::: Entries shown

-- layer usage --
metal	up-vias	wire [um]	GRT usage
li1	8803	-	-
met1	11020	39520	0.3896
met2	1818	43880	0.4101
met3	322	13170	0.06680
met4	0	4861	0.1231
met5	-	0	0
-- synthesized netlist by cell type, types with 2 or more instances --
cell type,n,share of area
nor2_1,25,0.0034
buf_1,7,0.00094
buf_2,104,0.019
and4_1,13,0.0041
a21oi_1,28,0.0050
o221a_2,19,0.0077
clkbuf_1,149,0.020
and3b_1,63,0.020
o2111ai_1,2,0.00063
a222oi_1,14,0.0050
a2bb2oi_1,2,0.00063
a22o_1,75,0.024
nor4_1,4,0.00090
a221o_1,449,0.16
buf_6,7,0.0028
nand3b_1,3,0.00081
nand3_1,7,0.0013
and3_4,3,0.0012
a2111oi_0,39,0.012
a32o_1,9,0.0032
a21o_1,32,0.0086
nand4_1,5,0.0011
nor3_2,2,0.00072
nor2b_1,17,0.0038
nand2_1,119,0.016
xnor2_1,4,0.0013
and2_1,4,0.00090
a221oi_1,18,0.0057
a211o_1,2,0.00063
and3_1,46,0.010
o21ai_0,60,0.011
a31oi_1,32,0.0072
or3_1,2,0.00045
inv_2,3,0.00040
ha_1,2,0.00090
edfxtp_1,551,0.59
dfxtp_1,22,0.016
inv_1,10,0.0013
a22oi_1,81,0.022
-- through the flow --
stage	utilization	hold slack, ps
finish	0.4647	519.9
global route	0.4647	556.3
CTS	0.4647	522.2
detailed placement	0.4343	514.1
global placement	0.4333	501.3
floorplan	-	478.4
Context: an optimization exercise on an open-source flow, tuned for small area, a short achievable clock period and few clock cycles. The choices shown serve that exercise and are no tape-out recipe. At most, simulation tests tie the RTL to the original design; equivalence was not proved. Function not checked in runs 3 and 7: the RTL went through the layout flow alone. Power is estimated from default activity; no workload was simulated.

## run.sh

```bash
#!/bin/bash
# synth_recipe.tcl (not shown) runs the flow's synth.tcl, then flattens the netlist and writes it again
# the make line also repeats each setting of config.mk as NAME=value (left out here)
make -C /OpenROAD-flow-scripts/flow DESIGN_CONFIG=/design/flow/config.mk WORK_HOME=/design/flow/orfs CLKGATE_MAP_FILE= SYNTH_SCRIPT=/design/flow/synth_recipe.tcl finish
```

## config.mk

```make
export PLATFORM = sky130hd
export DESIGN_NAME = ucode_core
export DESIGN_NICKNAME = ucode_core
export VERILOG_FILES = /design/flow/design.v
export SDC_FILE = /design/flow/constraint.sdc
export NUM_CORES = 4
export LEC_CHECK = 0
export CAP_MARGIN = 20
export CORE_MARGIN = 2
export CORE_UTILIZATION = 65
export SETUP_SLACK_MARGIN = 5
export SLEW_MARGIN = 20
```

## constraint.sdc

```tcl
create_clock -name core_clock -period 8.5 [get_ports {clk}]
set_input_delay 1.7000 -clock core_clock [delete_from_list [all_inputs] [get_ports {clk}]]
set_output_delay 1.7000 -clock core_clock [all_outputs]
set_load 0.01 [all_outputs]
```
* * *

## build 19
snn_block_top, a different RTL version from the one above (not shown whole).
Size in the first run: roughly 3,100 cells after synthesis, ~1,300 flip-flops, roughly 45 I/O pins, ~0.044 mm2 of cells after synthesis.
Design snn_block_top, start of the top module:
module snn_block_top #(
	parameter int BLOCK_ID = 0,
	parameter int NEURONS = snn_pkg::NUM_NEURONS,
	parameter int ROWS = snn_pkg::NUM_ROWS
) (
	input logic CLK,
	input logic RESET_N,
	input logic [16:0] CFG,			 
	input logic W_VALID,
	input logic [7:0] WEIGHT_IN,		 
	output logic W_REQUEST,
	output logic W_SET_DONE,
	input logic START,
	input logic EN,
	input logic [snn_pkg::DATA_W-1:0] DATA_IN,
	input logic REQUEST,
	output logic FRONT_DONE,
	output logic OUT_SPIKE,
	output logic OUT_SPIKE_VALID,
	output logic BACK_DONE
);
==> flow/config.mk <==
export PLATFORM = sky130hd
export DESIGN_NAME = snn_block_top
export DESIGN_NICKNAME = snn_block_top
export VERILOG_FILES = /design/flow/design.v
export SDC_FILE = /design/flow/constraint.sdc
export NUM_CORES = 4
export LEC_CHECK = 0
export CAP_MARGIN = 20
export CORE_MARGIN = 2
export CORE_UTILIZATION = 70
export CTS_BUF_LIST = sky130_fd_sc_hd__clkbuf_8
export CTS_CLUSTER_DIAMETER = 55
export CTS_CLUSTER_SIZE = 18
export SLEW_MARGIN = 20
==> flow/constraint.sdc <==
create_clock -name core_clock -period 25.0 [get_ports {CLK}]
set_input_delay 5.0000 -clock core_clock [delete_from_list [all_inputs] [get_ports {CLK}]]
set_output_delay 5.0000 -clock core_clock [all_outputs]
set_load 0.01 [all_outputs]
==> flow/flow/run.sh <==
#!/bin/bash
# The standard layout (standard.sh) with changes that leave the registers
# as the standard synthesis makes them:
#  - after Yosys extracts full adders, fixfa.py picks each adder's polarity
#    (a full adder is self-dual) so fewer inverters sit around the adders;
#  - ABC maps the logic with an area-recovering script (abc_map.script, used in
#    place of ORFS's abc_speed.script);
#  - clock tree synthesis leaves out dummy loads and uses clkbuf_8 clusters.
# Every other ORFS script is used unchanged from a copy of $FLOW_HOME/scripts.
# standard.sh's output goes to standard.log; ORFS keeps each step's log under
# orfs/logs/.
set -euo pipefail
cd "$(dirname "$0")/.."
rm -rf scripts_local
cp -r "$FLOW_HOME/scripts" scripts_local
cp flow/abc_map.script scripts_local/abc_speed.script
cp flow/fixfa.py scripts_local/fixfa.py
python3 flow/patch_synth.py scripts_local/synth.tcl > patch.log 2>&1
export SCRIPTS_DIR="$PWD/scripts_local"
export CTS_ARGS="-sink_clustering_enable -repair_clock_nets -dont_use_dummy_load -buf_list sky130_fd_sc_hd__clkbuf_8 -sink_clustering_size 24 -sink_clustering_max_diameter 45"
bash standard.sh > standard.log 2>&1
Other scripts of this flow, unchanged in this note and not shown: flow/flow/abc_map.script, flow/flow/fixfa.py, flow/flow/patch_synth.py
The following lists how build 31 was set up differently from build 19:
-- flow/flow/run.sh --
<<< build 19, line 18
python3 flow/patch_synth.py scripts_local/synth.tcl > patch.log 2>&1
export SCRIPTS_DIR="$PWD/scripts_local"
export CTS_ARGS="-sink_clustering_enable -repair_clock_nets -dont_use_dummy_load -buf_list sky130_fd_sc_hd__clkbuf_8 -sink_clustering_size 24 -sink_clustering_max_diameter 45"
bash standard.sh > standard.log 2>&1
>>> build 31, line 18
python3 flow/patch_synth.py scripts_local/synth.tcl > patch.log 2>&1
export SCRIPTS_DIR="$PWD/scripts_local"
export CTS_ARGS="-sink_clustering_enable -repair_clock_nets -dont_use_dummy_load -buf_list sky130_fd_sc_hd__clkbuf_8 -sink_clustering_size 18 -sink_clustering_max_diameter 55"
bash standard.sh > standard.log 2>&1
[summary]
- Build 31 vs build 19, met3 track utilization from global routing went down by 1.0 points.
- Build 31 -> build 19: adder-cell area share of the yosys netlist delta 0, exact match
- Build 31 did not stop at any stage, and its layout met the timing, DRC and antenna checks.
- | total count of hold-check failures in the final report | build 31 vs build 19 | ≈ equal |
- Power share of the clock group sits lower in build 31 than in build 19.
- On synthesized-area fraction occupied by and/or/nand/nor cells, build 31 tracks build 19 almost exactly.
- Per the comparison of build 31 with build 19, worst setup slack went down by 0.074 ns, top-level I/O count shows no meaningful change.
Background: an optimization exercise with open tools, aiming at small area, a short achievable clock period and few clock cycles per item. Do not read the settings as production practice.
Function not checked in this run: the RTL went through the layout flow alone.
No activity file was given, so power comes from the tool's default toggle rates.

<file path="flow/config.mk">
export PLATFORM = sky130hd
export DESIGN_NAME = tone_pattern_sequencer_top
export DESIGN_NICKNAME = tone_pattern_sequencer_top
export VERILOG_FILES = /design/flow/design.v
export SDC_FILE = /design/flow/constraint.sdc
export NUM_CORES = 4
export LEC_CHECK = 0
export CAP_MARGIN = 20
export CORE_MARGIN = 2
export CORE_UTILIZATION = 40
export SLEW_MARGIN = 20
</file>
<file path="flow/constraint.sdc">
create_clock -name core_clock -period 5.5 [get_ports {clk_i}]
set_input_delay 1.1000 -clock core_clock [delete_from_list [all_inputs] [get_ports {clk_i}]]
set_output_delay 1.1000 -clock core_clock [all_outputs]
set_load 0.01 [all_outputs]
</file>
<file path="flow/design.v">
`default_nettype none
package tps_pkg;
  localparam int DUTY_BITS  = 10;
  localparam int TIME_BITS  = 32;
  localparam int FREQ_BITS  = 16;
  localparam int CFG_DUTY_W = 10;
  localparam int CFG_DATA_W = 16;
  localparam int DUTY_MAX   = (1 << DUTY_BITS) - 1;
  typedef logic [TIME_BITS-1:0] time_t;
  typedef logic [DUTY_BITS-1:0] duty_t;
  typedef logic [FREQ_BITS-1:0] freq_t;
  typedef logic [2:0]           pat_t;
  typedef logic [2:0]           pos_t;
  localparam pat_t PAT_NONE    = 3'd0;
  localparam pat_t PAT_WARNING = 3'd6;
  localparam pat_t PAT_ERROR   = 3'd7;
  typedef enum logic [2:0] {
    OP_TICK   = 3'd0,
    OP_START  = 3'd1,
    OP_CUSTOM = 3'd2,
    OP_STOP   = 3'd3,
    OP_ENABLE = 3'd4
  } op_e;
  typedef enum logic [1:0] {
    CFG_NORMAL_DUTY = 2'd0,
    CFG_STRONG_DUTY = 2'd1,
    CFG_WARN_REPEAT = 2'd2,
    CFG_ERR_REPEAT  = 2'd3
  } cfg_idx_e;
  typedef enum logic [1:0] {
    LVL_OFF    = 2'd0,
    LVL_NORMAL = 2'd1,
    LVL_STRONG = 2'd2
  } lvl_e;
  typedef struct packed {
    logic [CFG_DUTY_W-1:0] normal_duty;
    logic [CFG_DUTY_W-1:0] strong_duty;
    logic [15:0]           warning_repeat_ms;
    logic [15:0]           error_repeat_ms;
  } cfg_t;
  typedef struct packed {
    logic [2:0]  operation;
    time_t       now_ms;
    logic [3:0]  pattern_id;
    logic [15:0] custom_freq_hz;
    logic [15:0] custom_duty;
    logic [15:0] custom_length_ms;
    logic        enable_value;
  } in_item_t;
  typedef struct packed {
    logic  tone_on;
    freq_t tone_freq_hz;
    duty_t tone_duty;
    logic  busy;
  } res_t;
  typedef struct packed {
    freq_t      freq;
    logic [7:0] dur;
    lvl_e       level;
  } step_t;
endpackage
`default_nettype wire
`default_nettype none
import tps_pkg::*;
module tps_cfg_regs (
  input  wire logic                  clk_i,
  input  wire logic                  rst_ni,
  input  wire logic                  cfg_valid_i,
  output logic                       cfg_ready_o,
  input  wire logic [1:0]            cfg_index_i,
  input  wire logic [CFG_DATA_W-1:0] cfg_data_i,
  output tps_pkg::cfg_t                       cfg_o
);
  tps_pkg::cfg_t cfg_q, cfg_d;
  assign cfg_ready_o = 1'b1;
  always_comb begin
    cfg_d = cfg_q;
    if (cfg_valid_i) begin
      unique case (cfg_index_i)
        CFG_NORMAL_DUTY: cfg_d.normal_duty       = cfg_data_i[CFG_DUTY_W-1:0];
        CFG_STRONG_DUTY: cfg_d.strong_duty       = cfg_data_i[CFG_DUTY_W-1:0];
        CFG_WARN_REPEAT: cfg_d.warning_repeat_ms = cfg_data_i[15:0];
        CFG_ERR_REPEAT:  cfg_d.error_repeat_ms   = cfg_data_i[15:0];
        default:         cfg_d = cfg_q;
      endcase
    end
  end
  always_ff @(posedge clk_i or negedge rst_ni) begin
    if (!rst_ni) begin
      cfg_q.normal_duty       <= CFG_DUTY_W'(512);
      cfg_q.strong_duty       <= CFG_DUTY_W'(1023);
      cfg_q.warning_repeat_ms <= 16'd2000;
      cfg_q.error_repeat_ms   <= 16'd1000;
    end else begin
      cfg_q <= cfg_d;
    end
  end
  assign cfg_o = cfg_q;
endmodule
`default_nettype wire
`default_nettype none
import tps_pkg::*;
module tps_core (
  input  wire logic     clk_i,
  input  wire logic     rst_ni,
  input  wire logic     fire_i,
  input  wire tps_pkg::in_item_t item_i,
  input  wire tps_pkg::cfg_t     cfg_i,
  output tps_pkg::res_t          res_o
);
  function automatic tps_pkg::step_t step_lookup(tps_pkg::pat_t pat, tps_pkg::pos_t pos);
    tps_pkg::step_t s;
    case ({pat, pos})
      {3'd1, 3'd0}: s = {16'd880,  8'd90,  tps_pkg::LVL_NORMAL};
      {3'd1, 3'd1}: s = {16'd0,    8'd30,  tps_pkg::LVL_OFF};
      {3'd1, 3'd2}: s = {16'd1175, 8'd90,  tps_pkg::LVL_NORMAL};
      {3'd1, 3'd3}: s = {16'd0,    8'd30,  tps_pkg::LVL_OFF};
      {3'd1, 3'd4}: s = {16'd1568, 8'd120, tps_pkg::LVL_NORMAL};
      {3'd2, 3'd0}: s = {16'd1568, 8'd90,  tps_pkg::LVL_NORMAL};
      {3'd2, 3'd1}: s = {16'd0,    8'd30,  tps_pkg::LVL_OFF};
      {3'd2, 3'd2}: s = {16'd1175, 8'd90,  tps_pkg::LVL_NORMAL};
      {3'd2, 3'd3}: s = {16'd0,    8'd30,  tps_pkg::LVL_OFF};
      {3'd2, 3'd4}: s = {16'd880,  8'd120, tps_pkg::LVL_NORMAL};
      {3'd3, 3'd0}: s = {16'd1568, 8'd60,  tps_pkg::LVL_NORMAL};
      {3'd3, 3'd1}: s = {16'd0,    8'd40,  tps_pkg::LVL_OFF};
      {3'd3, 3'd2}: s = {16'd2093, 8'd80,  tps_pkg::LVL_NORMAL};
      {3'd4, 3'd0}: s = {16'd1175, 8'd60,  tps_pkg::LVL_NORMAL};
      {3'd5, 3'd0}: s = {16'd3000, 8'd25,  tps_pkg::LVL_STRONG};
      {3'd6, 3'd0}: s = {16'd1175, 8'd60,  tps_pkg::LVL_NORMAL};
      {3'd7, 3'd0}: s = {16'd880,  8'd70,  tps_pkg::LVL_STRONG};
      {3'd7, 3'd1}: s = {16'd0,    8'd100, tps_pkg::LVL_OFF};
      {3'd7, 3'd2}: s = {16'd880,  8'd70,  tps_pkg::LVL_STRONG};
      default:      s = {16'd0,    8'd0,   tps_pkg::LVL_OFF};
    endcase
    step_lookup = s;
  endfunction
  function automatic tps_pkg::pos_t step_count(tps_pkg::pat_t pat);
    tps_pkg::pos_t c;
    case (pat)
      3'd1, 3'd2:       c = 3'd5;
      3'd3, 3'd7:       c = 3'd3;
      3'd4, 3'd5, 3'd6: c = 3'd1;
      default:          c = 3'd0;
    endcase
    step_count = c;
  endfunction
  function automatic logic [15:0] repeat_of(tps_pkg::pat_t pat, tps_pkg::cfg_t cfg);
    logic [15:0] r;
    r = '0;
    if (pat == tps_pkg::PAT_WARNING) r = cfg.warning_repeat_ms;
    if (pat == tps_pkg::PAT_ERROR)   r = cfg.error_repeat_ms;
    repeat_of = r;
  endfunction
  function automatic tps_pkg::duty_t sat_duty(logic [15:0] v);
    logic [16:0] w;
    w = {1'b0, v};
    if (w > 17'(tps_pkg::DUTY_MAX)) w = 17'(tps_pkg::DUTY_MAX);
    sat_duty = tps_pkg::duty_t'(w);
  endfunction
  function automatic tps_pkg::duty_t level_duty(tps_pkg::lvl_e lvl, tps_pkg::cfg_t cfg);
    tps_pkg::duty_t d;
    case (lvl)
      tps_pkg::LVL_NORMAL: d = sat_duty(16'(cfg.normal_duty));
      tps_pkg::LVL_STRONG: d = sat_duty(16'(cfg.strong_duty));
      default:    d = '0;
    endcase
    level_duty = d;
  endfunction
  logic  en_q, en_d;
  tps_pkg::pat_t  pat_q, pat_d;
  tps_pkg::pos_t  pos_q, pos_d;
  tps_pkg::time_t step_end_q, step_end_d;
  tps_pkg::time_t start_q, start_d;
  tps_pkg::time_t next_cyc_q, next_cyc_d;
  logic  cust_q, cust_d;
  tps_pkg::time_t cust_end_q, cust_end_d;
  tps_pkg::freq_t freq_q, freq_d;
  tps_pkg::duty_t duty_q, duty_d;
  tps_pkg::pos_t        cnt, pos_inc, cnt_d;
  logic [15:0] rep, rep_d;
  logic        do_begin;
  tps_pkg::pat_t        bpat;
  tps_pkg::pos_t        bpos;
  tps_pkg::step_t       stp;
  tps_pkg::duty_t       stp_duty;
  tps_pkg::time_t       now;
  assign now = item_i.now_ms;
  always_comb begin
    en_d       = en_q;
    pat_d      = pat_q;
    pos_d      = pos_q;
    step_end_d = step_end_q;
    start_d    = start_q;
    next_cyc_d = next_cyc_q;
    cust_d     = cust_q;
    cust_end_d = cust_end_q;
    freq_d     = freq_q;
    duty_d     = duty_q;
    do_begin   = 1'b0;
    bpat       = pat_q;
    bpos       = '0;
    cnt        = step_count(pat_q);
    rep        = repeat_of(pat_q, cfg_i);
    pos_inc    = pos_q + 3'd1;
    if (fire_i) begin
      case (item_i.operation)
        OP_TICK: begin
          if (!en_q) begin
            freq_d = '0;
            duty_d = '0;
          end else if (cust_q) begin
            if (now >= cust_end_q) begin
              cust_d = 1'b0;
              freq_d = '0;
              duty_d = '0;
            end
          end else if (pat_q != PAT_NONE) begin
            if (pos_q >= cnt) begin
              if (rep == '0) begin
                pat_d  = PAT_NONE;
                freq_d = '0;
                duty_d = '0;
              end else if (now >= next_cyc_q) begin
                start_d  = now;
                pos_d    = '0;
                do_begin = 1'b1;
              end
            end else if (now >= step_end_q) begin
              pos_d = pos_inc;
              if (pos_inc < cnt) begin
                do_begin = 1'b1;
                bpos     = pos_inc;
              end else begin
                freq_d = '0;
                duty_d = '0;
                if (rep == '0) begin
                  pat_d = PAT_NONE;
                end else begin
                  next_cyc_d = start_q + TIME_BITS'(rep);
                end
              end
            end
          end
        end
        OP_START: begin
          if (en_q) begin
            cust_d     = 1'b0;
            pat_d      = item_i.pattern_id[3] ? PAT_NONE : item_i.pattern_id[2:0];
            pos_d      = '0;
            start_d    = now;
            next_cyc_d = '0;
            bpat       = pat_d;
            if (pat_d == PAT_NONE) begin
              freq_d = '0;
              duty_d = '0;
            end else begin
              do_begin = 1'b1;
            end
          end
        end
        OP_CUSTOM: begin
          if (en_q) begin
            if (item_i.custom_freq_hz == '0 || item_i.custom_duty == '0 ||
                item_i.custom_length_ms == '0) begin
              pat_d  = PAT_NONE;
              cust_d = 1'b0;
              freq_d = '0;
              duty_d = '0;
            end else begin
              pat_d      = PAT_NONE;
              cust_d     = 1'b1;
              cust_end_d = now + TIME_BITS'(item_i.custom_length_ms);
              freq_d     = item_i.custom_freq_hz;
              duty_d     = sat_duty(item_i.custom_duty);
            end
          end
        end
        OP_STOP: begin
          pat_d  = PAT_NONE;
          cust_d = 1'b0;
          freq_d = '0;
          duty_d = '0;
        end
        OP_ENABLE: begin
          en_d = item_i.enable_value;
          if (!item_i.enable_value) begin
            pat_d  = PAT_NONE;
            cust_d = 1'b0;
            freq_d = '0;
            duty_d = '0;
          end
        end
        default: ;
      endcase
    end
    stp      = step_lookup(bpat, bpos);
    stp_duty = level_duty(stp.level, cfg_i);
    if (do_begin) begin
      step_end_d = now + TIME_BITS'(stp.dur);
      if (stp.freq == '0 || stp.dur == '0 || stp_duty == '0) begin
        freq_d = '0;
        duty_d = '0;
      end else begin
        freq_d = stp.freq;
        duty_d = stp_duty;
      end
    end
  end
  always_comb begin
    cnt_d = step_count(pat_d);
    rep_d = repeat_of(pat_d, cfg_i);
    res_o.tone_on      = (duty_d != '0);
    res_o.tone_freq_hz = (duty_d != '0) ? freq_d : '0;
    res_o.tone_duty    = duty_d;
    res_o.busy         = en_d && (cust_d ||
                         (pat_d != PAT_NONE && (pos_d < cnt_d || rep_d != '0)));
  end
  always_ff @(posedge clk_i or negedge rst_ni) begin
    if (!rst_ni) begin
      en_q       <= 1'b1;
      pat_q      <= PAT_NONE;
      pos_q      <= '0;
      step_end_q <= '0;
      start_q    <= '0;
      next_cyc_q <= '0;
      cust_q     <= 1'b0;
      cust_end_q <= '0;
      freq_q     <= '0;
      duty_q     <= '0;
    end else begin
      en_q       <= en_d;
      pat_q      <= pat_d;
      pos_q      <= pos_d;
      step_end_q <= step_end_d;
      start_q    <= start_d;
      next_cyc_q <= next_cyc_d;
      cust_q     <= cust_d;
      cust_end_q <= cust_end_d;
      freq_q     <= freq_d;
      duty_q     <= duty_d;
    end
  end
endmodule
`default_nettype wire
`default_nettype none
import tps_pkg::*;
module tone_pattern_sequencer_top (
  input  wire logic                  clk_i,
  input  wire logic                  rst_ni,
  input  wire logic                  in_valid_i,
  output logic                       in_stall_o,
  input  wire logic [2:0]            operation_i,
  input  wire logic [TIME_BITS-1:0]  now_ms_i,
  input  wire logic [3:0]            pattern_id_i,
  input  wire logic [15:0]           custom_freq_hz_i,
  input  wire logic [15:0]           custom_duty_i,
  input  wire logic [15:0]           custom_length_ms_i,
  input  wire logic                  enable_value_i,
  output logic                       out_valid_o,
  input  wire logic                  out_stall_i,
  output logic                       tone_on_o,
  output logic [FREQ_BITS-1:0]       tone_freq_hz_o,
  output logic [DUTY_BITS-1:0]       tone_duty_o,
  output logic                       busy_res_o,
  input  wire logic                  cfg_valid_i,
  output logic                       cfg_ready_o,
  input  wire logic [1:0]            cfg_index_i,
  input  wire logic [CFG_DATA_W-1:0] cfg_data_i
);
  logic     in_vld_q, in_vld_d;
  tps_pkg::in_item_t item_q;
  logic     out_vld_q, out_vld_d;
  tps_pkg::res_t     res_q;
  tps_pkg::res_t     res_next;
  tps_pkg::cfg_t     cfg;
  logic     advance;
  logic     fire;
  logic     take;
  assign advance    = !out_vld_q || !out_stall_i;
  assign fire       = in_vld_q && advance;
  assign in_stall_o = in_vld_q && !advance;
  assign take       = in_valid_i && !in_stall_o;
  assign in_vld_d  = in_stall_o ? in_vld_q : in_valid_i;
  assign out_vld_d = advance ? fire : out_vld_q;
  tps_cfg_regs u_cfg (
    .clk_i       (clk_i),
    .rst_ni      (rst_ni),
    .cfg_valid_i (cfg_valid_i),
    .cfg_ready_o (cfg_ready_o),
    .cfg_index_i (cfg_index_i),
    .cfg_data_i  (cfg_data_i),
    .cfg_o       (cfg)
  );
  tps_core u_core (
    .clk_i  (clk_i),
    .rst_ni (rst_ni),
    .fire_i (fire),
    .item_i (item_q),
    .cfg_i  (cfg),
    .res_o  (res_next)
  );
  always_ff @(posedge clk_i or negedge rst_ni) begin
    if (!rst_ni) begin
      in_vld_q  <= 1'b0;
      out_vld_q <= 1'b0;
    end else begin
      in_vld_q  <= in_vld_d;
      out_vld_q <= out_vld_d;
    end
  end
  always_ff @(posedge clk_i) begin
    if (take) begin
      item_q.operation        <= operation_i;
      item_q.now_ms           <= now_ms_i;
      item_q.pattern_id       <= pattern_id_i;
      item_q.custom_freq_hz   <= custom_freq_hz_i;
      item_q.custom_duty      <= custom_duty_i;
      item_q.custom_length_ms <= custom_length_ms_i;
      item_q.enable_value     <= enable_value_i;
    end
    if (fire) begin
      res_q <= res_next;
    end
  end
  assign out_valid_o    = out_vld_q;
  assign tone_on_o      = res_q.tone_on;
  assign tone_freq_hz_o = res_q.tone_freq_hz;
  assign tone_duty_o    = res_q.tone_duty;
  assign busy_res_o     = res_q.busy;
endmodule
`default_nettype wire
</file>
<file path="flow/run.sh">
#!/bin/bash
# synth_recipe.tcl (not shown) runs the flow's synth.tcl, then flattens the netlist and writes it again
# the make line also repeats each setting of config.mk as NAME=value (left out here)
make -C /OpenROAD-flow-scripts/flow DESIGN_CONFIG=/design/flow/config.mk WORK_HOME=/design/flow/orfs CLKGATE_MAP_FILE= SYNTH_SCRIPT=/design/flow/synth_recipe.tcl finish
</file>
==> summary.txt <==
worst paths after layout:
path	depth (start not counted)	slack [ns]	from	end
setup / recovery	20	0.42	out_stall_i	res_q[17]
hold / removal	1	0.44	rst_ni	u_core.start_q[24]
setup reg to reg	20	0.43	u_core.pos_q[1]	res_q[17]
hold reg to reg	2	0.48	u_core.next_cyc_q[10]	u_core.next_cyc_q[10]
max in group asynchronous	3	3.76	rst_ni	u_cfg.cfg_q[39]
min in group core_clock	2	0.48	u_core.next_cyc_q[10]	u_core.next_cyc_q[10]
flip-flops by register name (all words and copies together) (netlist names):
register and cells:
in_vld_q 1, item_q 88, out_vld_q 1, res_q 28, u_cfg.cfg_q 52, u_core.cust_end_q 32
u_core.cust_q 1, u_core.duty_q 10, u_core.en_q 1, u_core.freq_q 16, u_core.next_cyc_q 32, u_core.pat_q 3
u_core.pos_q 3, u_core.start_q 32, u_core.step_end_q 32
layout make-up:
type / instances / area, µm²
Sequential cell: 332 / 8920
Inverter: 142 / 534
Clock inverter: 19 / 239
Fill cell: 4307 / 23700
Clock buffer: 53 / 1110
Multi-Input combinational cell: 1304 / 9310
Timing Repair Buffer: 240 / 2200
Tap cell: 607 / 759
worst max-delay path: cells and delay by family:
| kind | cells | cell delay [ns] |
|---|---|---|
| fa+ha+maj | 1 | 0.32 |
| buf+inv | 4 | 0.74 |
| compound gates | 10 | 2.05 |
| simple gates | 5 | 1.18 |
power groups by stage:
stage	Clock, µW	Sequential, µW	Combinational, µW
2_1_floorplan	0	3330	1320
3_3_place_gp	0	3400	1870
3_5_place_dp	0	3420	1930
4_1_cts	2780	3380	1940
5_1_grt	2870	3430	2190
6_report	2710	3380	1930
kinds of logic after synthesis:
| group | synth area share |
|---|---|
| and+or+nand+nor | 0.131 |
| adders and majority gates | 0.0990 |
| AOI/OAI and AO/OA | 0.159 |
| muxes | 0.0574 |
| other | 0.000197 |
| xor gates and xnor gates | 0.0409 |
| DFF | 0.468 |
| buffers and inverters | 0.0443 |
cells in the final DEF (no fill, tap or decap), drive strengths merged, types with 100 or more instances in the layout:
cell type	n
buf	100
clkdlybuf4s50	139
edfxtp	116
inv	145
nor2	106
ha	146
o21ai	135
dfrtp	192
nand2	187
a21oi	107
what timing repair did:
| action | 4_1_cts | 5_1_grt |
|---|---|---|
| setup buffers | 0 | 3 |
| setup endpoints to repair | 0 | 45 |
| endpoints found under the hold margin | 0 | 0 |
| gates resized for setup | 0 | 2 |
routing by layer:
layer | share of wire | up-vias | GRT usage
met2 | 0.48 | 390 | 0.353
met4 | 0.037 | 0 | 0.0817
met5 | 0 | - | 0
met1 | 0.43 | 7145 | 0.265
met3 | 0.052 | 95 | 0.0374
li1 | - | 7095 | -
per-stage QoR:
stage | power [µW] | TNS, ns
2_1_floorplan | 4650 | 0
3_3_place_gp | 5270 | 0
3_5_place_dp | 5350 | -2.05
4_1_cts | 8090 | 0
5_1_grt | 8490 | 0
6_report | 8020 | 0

::::::

Task brief:
Exactly as they stand, set down the lines from the top of the data through the line with "nor2_1,25,0.0034".

Your response:
-- layer usage --
metal	up-vias	wire [um]	GRT usage
li1	8803	-	-
met1	11020	39520	0.3896
met2	1818	43880	0.4101
met3	322	13170	0.06680
met4	0	4861	0.1231
met5	-	0	0
-- synthesized netlist by cell type, types with 2 or more instances --
cell type,n,share of area
nor2_1,25,0.0034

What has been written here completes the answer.